| Work order |
For the entries that follow, report how many lines include the word "wires" and add nothing.

| Listed records |
[src/rtl/pll_mon_pkg.sv]
// Shared state encoding, default constants and width helper for the PLL ratio monitor.
package pll_mon_pkg;

    typedef enum logic [1:0] {
        PLL_RST = 2'd0,
        TRAIN   = 2'd1,
        LOCKED  = 2'd2
    } pll_state_e;

    localparam int RATIO_DEF      = 14;
    localparam int TOL_DEF        = 1;
    localparam int TIMEOUT_DEF    = 64;
    localparam int GOOD_COUNT_DEF = 16;
    localparam int RST_CYCLES_DEF = 32;

    function automatic int pll_clog2(input int value);
        int w;
        w = 0;
        for (int i = 0; i < 31; i++) begin
            if ((1 << i) < value) w = i + 1;
        end
        return w;
    endfunction

endpackage

[src/rtl/sync_edge_det.sv]
// Two-flop synchronizer plus a history flop; emits a one-cycle pulse on a rising
// edge of an asynchronous input.
module sync_edge_det (
    input  logic clk,
    input  logic reset_n,
    input  logic i_async,
    output logic o_rise
);

    logic r_sync1, r_sync2, r_sync3;

    always_ff @(posedge clk) begin
        if (!reset_n) begin
            r_sync1 <= 1'b0;
            r_sync2 <= 1'b0;
            r_sync3 <= 1'b0;
        end else begin
            r_sync1 <= i_async;
            r_sync2 <= r_sync1;
            r_sync3 <= r_sync2;
        end
    end

    assign o_rise = r_sync2 & ~r_sync3;

endmodule

[src/rtl/pll_ratio_monitor.sv]
// Lock supervisor for the system PLL: measures reference periods in fast-clock cycles
// and drives pll_reset/locked. Define PLL_MON_PHASE_EN to build the phase counter.
module pll_ratio_monitor
    import pll_mon_pkg::*;
#(
    parameter int RATIO      = RATIO_DEF,
    parameter int TOL        = TOL_DEF,
    parameter int GOOD_COUNT = GOOD_COUNT_DEF,
    parameter int TIMEOUT    = TIMEOUT_DEF,
    parameter int RST_CYCLES = RST_CYCLES_DEF
) (
    input  logic                              clk,
    input  logic                              reset_n,
    input  logic                              ref_clk_i,
    output logic                              pll_reset,
    output logic                              locked,
    output logic [3:0]                        phase,
    output logic [pll_clog2(TIMEOUT+1)-1:0]   period,
    output logic [7:0]                        err_count
);

    localparam int CW = pll_clog2(TIMEOUT + 1);
    localparam int GW = pll_clog2(GOOD_COUNT + 1);
    localparam int RW = pll_clog2(RST_CYCLES + 1);

    localparam logic [CW-1:0] C_TIMEOUT = CW'(TIMEOUT);
    localparam logic [CW-1:0] C_LO      = CW'(RATIO - TOL);
    localparam logic [CW-1:0] C_HI      = CW'(RATIO + TOL);
    localparam logic [GW-1:0] C_GOOD_M1 = GW'(GOOD_COUNT - 1);
    localparam logic [RW-1:0] C_RST_M1  = RW'(RST_CYCLES - 1);

    pll_state_e      r_state, w_next_state;
    logic [CW-1:0]   r_cnt;
    logic [CW-1:0]   r_period;
    logic [RW-1:0]   r_rst_cnt;
    logic [GW-1:0]   r_good;
    logic [7:0]      r_err_count;
    logic            r_first_seen;
    logic            r_locked;
    logic            r_pll_reset;

    logic            w_edge;
    logic [CW-1:0]   w_meas;
    logic            w_meas_ok;
    logic            w_judge;
    logic            w_timeout;
    logic            w_locked_d;
    logic            w_pll_reset_d;
    logic            w_lock_lost;

    sync_edge_det u_ref_edge (
        .clk     (clk),
        .reset_n (reset_n),
        .i_async (ref_clk_i),
        .o_rise  (w_edge)
    );

    // Period ends on the edge cycle itself, hence cnt+1; a saturated counter reads as TIMEOUT.
    assign w_meas    = (r_cnt == C_TIMEOUT) ? C_TIMEOUT : r_cnt + CW'(1);
    assign w_meas_ok = (w_meas >= C_LO) && (w_meas <= C_HI);
    assign w_judge   = w_edge && r_first_seen && (r_state != PLL_RST);
    assign w_timeout = !w_edge && (r_cnt == C_TIMEOUT) && (r_state != PLL_RST);

    always_ff @(posedge clk) begin
        if (!reset_n) r_state <= PLL_RST;
        else          r_state <= w_next_state;
    end

    always_comb begin
        w_next_state = r_state;
        unique case (r_state)
            PLL_RST: if (r_rst_cnt == '0) w_next_state = TRAIN;
            TRAIN: begin
                if (w_timeout)
                    w_next_state = PLL_RST;
                else if (w_judge && w_meas_ok && r_good == C_GOOD_M1)
                    w_next_state = LOCKED;
            end
            LOCKED: if (w_timeout || (w_judge && !w_meas_ok)) w_next_state = PLL_RST;
            default: w_next_state = PLL_RST;
        endcase
    end

    // pll_reset follows the state one cycle late so it rises just after locked falls.
    always_comb begin
        w_locked_d    = (w_next_state == LOCKED);
        w_pll_reset_d = (r_state == PLL_RST);
        w_lock_lost   = (r_state == LOCKED) && (w_next_state == PLL_RST);
    end

    always_ff @(posedge clk) begin
        if (!reset_n) begin
            r_locked     <= 1'b0;
            r_pll_reset  <= 1'b1;
            r_cnt        <= '0;
            r_period     <= '0;
            r_rst_cnt    <= C_RST_M1;
            r_good       <= '0;
            r_first_seen <= 1'b0;
            r_err_count  <= '0;
        end else begin
            r_locked    <= w_locked_d;
            r_pll_reset <= w_pll_reset_d;
            if (r_state == PLL_RST) begin
                r_cnt        <= '0;
                r_good       <= '0;
                r_first_seen <= 1'b0;
                if (r_rst_cnt != '0) r_rst_cnt <= r_rst_cnt - RW'(1);
            end else begin
                r_rst_cnt <= C_RST_M1;
                if (w_edge) begin
                    r_cnt        <= '0;
                    r_first_seen <= 1'b1;
                end else if (r_cnt != C_TIMEOUT) begin
                    r_cnt <= r_cnt + CW'(1);
                end
                // A timeout reports the saturated count as the last period.
                if (w_judge) begin
                    r_period <= w_meas;
                    if (r_state == TRAIN) r_good <= w_meas_ok ? r_good + GW'(1) : '0;
                end else if (w_timeout) begin
                    r_period <= C_TIMEOUT;
                end
            end
            if (w_lock_lost && r_err_count != 8'hFF) r_err_count <= r_err_count + 8'd1;
        end
    end

`ifdef PLL_MON_PHASE_EN
    logic [3:0] r_phase;

    always_ff @(posedge clk) begin
        if (!reset_n)                     r_phase <= 4'd0;
        else if (w_edge)                  r_phase <= 4'd0;
        else if (r_phase == 4'(RATIO-1))  r_phase <= 4'd0;
        else                              r_phase <= r_phase + 4'd1;
    end

    assign phase = r_phase;
`else
    assign phase = 4'd0;
`endif

    assign locked    = r_locked;
    assign pll_reset = r_pll_reset;
    assign period    = r_period;
    assign err_count = r_err_count;

endmodule
[config.mk]
export PLATFORM = sky130hd
export DESIGN_NAME = pll_ratio_monitor
export DESIGN_NICKNAME = d
export VERILOG_FILES = /design/src/rtl/pll_mon_pkg.sv /design/src/rtl/sync_edge_det.sv /design/src/rtl/pll_ratio_monitor.sv
export SDC_FILE = /design/constraint.sdc
export NUM_CORES = 1
export LEC_CHECK = 0
export ABC_AREA = 1
export CORE_AREA = 2 2 83 53
export CTS_CLUSTER_DIAMETER = 50
export DETAILED_ROUTE_END_ITERATION = 8
export DIE_AREA = 0 0 85 55
export PLACE_DENSITY = 0.77
export SLEW_MARGIN = 20
export SYNTH_ARGS = -nofsm -noshare
export SYNTH_HDL_FRONTEND = slang
export SYNTH_HIERARCHICAL = 1
export SYNTH_SLANG_ARGS = --single-unit
export TNS_END_PERCENT = 1
[constraint.sdc]
create_clock -name clk -period 2.31 [get_ports clk]
set_clock_uncertainty 0.05 [all_clocks]
set_input_delay 0.462 -clock clk [delete_from_list [all_inputs] [get_ports clk]]
set_output_delay 0.462 -clock clk [all_outputs]
set_load 0.01 [all_outputs]
=== Word-level counts from Yosys, hierarchy flattened ===
Cells that the tools add are included.

* $add $sub $neg: 4
* $lt $le $gt $ge: 2
* Equal/unequal tests: 7
* Multiplexer cells: 9
* Bitwise operators: 4
* Reductions and logical operators: 24

{| class="wikitable"
|+ Operators with widths
! cell !! count
|-
| 7-bit two-way mux || 3
|-
| 1-bit logical AND || 10
|-
| 8-bit by 1-bit adder with 8-bit output, second input constant || 1
|-
| 2-bit two-way mux || 4
|-
| 8-bit inequality test, second input constant || 1
|-
| 7-bit by 1-bit adder with 7-bit output, second input constant || 1
|-
| 7-bit == test, second input constant || 1
|-
| 7-bit by 4-bit greater-or-equal comparator with 1-bit output, second input constant || 1
|-
| 7-bit by 4-bit <= comparator with 1-bit output, second input constant || 1
|-
| 7-bit inequality test, second input constant || 1
|-
| 6-bit logical NOT || 1
|-
| 2-bit case mux with 3 select lines || 1
|-
| 2-bit AND reduction || 3
|-
| 6-bit nonzero test || 1
|-
| 6-bit by 1-bit subtractor with 6-bit output, second input constant || 1
|-
| 5-bit by 1-bit adder with 5-bit output, second input constant || 1
|-
| 5-bit by 4-bit == test with 1-bit output, second input constant || 1
|-
| 5-bit two-way mux || 1
|-
| 2-bit == test, second input constant || 2
|-
| 2-bit logical NOT || 2
|-
| 2-bit nonzero test || 2
|-
| 1-bit inverter || 3
|-
| 3-bit OR reduction || 1
|-
| 2-bit by 1-bit == test with 1-bit output, second input constant || 1
|-
| other kinds (4) || 5
|}

* Flip-flop bits (word level): 41
* Input port bits: 3
* Output and inout port bits: 21
* Word-level logic and storage cells: 62

=== Depth between registers and ports, before layout ===
Gate-level depths: netlist of the first run.

* Depth in word-level cells: 12
* Mapped depth: 15
* Depth with buffers taken out: 14

=== Modules after synthesis ===
The synthesis of the first run kept the hierarchy.

{| class="wikitable"
|+ By module, submodules not included
! module !! instances !! cells each !! area an instance (µm²) !! sequential area each (µm²)
|-
| pll_ratio_monitor || 1 || 258 || 2,001.9 || 760.7
|-
| sync_edge_det || 1 || 11 || 92.6 || 60.1
|}

=== Worst setup path after synthesis of the first run ===
No wires, ideal clock.

* Path type: reg-to-reg
* Start point: reg r_cnt[0]
* End point: reg r_err_count[2] (netlist: err_count[2])
* Setup time: 0.070 ns
* Arrival time: 1.775 ns
* Data required time: 2.190 ns
* Slack: 0.415 ns
* Cell stages (with the launch flop): 12
* Buffers on the path: 1
* Period minus slack after synthesis: 1.895 ns
* Cell sequence: dfxtp_1 -> inv_2 -> ha_1 -> or2_1 -> nand3_1 -> nor2_1 -> nand4_1 -> nand2_2 -> nand2_4 -> buf_6 -> nand4_1 -> a21oi_1

* Cells in the longest elaborated chain, start to end: 12
* Elaborated cells between the ends (all ways): 20
* Classes of those cells: add/sub (1); order compare (2); eq/ne (1); mux (5); reduce/logical (11)

{| class="wikitable"
|+ RTL lines
! what !! line !! source
|-
| start: declaration || pll_ratio_monitor.sv:33 || <nowiki>logic [CW-1:0] r_cnt;</nowiki>
|-
| start signal: assignment || pll_ratio_monitor.sv:115 || <nowiki>r_cnt <= r_cnt + CW'(1);</nowiki>
|-
| 7-bit by 1-bit adder with 7-bit output or 7-bit == test (tied branches) || pll_ratio_monitor.sv:59, pll_ratio_monitor.sv:62 ||
|-
| 7-bit two-way mux || pll_ratio_monitor.sv:59 || <nowiki>assign w_meas = (r_cnt == C_TIMEOUT) ? C_TIMEOUT : r_cnt + CW'(1);</nowiki>
|-
| 7-bit by 4-bit greater-or-equal comparator with 1-bit output or 7-bit by 4-bit <= comparator with 1-bit output (tied branches) || pll_ratio_monitor.sv:60 || <nowiki>assign w_meas_ok = (w_meas >= C_LO) && (w_meas <= C_HI);</nowiki>
|-
| 1-bit logical AND || pll_ratio_monitor.sv:60 ||
|-
| 1-bit logical AND or 1-bit logical NOT (tied branches) || pll_ratio_monitor.sv:76, pll_ratio_monitor.sv:79 ||
|-
| 1-bit logical AND, on equally long branches || pll_ratio_monitor.sv:76, pll_ratio_monitor.sv:79 ||
|-
| 2-bit two-way mux or 1-bit logical OR (tied branches) || pll_ratio_monitor.sv:76, pll_ratio_monitor.sv:79 ||
|-
| 2-bit two-way mux, on equally long branches || pll_ratio_monitor.sv:74, pll_ratio_monitor.sv:79 ||
|-
| 2-bit case mux with 3 select lines * || pll_ratio_monitor.sv:71 || <nowiki>unique case (r_state)</nowiki>
|-
| 2-bit logical NOT * || pll_ratio_monitor.sv:88 || <nowiki>w_lock_lost = (r_state == LOCKED) && (w_next_state == PLL_RST);</nowiki>
|-
| 1-bit logical AND * || pll_ratio_monitor.sv:88 ||
|-
| 1-bit logical AND * || pll_ratio_monitor.sv:125 || <nowiki>if (w_lock_lost && r_err_count != 8'hFF) r_err_count <= r_err_count + 8'd1;</nowiki>
|-
| end signal: assignment || pll_ratio_monitor.sv:125 ||
|-
| end: declaration || pll_ratio_monitor.sv:37 || <nowiki>logic [7:0] r_err_count;</nowiki>
|}

Every way passes the cells marked *; elsewhere a longest branch is shown, timed or not.
A chain may end at the register's enable or synchronous reset.

=== Worst setup path after layout of the first run ===
* Start point: reg r_cnt[0]
* End point: reg r_err_count[5] (netlist: err_count[5])

Same word-level chain as after synthesis.

==> impl_results.md, run 1 <==
- Outcome: finished, final reports clean
- CTS resizes: 0
- CTS tree: done
- Share of Yosys cell area claimed by the top area cell type: 39.2%
- Routed metal-1 wirelength: 2270 um
- Number of distinct standard cells referenced by the synthesized netlist: 34
- Arrival @ worst endpoint: 2230 ps
- Final period demand of the worst path: 2050 ps
- Type of the setup path with the least slack: flip-flop to flip-flop
- Count of routing violations after the opening detailed-route iteration: 104
- Starting density of the core: 53.1%
- Setup repair after global routing missed its margin: false
- Routability congestion estimate from global placement: 0.890
- Fraction of synthesized cell area in xor and xnor cells: 4.54%
- Horizontal die dimension: 85 um
- Metal3 WL: 241 um
- Count of final max-slew check failures: 0
- Top library cells by usage in the layout, fill and taps aside: 49 x nand2_1, 39 x dfxtp_1, 30 x inv_1
- Filler-free cell count of the finished design: 345
- Power per cell area: 584 mW/mm2
- Count of flip-flops with a built-in enable after synthesis: 0
- Inst Count DP: 337
- Count of pins on the block boundary: 24
- Via total after detailed routing: 1781
- Remaining antenna violation count: 0
- Placed wire-length estimate after detailed placement: 3250 um
- Hold_buf cts: 0
- Highest metal layer with signal wires: met4
- Core area: 0.00394 mm2
- CP Capture Type: flip-flop
- Yosys warns: 6
- Global-route wire length before repair: 6960 um
- Final #Nets: 305
- Initial antenna violation count: 0
- Endpoint required time on the critical path: 2490 ps
- Adder-cell share of the synthesized area: 4.78%
- Die Footprint: 0.00468 mm2
- Post-synthesis cell area: 0.00209 mm2
- Crit start category: flip-flop
- DIE HEIGHT: 55 um
- Routed wirelength normalized by instance count: 12.7 um
- Max-capacitance violation count: 0
- Share of final-layout standard cells stronger than drive strength 1: 15.3%
- Setup violators final: 0
- Clock-pin slew on the worst setup and hold paths: 80 ps
- Synth Area in Simple Gates: 30.9%
- Gate count after technology mapping: 269
- Diode count: 0
- Post-Route Hold Slack: 358 ps
- Wirelength, routed: 4390 um
- Number of clock buffers inserted by TritonCTS: 5
- Mean instance size in the synthesized netlist: 7.79 um2
- Total setup buffers inserted after CTS: 0
- Residual DRC count: 0
- Number of synthesized register bits: 41
- Number of failing hold endpoints at the final stage: 0
- Post-route fraction of the period consumed by the critical path: 88.9%
- Sequential share of the synthesized area: 39.2%
- Library cell used as clock root buffer: clkbuf_8
- Multiplexer share of the synthesized area: 0%
- Maximum number of pins on one net before global-route repair: 19
- Synth Area in Compound Gates: 10.3%
- Standby leakage power: 0.947 nW
- Maximum fanout along the worst path: 11
- Total Negative Setup Slacks: 0 ps
- Top cells by area, synth: dfxtp_1 39%, nand2_1 8.8%, a21oi_1 5.7%
- Clock net sink count: 41
- Maximum VDD drop: 0.422 mV
- Number of iterations in the first detailed-routing pass: 5
- Congestion Overflow GR: 0
- Layout-stage area growth over the synthesis result: 18.0%
- # H-tree levels: 2
- Global-route usage over all layers: 19.4%
- Maximum clock frequency: 487 MHz
- Ys async rst share: 0%
- Bufs on Longest Clock Path: 2
- Post-synth top flop: dfxtp_1
- Vias in the first global route: 1554
- Most common cell after layout, fill and taps aside: nand2_1
- Fin util: 62.7%
- Clock latency at the later pin of the worst-skew pair: 300 ps
- Via/cell ratio: 5.16
- Power after layout: 1.44 mW
- Fillers: 355
- Number of placement rows: 18
- Post-synthesis cell type with the largest combined area: dfxtp_1
- Min-delay worst type: flip-flop to flip-flop
- Met2 wire length: 1820 um
- Combinational family with the most area after synthesis: simple AND/OR/NAND/NOR gates
- PortBufs: 19
[synth_stat cells (2+ instances only)]
master    n
nand2_1  49
nor2_4    2
xor2_1    5
buf_4     4
ha_1      8
nand3_4   2
nand3_1  17
nor2_2    4
nand2_2   4
inv_2     4
buf_6     4
nand3_2   4
xnor2_1   4
dfxtp_1  41
nor3_1    2
nand4_1  11
inv_1    30
nor2_1   30
a21oi_2   2
a21oi_1  24
o21ai_0   5
[per-stage QoR]
stage          area [um2]  setup WS (ps)
6_report             2470            257
5_1_grt              2470           69.9
4_1_cts              2450           30.1
3_5_place_dp         2310           50.0
3_3_place_gp         2310            198
2_1_floorplan        2110            415
[cell type report]
type	count	area (um2)	share of cell area (%)
clock buffer	5	68.8	2.78
multi-input combinational	188	1100	44.4
sequential	41	823	33.3
inverter	34	128	5.16
tap	50	62.6	2.53
timing repair buffer	24	228	9.22
clock inverter	3	65.1	2.63
[sequential cells by signal, summed over array words and instances (netlist names)]
signal	flops
locked	1
pll_reset	1
r_cnt	7
r_state	2
period	7
u_ref_edge/r_sync1	1
u_ref_edge/r_sync2	1
err_count	8
r_rst_cnt	6
u_ref_edge/r_sync3	1
r_good	5
r_first_seen	1
[worst paths after layout]
kind / start / endpoint / slack, ps / depth (start not counted)
worst max register to register: r_cnt[0] / err_count[5] / 260 / 11
worst max-delay path: r_cnt[0] / err_count[5] / 260 / 11
worst min-delay path: u_ref_edge/r_sync1 / u_ref_edge/r_sync2 / 360 / 2
worst min register to register: u_ref_edge/r_sync1 / u_ref_edge/r_sync2 / 360 / 2
[logic make-up (layout without fill, tap and decap cells)]
group / after synthesis / in the layout
buf+inv: 43 / 66
fa+ha+maj: 8 / 8
flops: 41 / 41
xor+xnor: 10 / 10
other cells: 1 / 4
compound gates: 37 / 37
simple gates: 129 / 129
[metal layers]
metal / up-vias / track usage, %
li1: 909 / -
met1: 816 / 26.0
met2: 48 / 30.1
met3: 8 / 5.34
met4: 0 / 7.94
met5: - / 0
[report_power, final]
part	switching (mW)	internal, mW
Clock	0.262	0.429
Combinational	0.0238	0.0120
Sequential	0.00322	0.713
[worst max-delay path: stages (launching register included)]
cell	delay, ps
dfxtp_2	380
inv_2	90
ha_2	390
or2_1	120
nand3_1	80
nor2_1	120
nand4_1	170
nand2_2	140
nand2_4	110
nand3_4	130
nand2_1	70
a21oi_1	130
Power figures use the tool's default switching activity.
==> run 2: changes to the inputs <==
--- a/config.mk
+++ b/config.mk
@@ -5,12 +5,14 @@
 export SDC_FILE = /design/constraint.sdc
 export NUM_CORES = 1
 export LEC_CHECK = 0
-export ABC_AREA = 1
-export CORE_AREA = 2 2 83 53
+export ABC_AREA = 0
+export CELL_PAD_IN_SITES_DETAIL_PLACEMENT = 0
+export CELL_PAD_IN_SITES_GLOBAL_PLACEMENT = 1
+export CORE_AREA = 2 2 94 60
 export CTS_CLUSTER_DIAMETER = 50
 export DETAILED_ROUTE_END_ITERATION = 8
-export DIE_AREA = 0 0 85 55
-export PLACE_DENSITY = 0.77
+export DIE_AREA = 0 0 96 62
+export PLACE_DENSITY_LB_ADDON = 0.1
 export SLEW_MARGIN = 20
 export SYNTH_ARGS = -nofsm -noshare
 export SYNTH_HDL_FRONTEND = slang
==> run 2 against run 1 <==
  * Routed wire length decreased by 3.8%
  * Hold slack gained 21 ps
  * Critical path type unchanged
  * Critical endpoint is now err_count[7]
  * Synthesized cell count decreased by 15%
  * Highest routed layer unchanged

| Expected answer |
2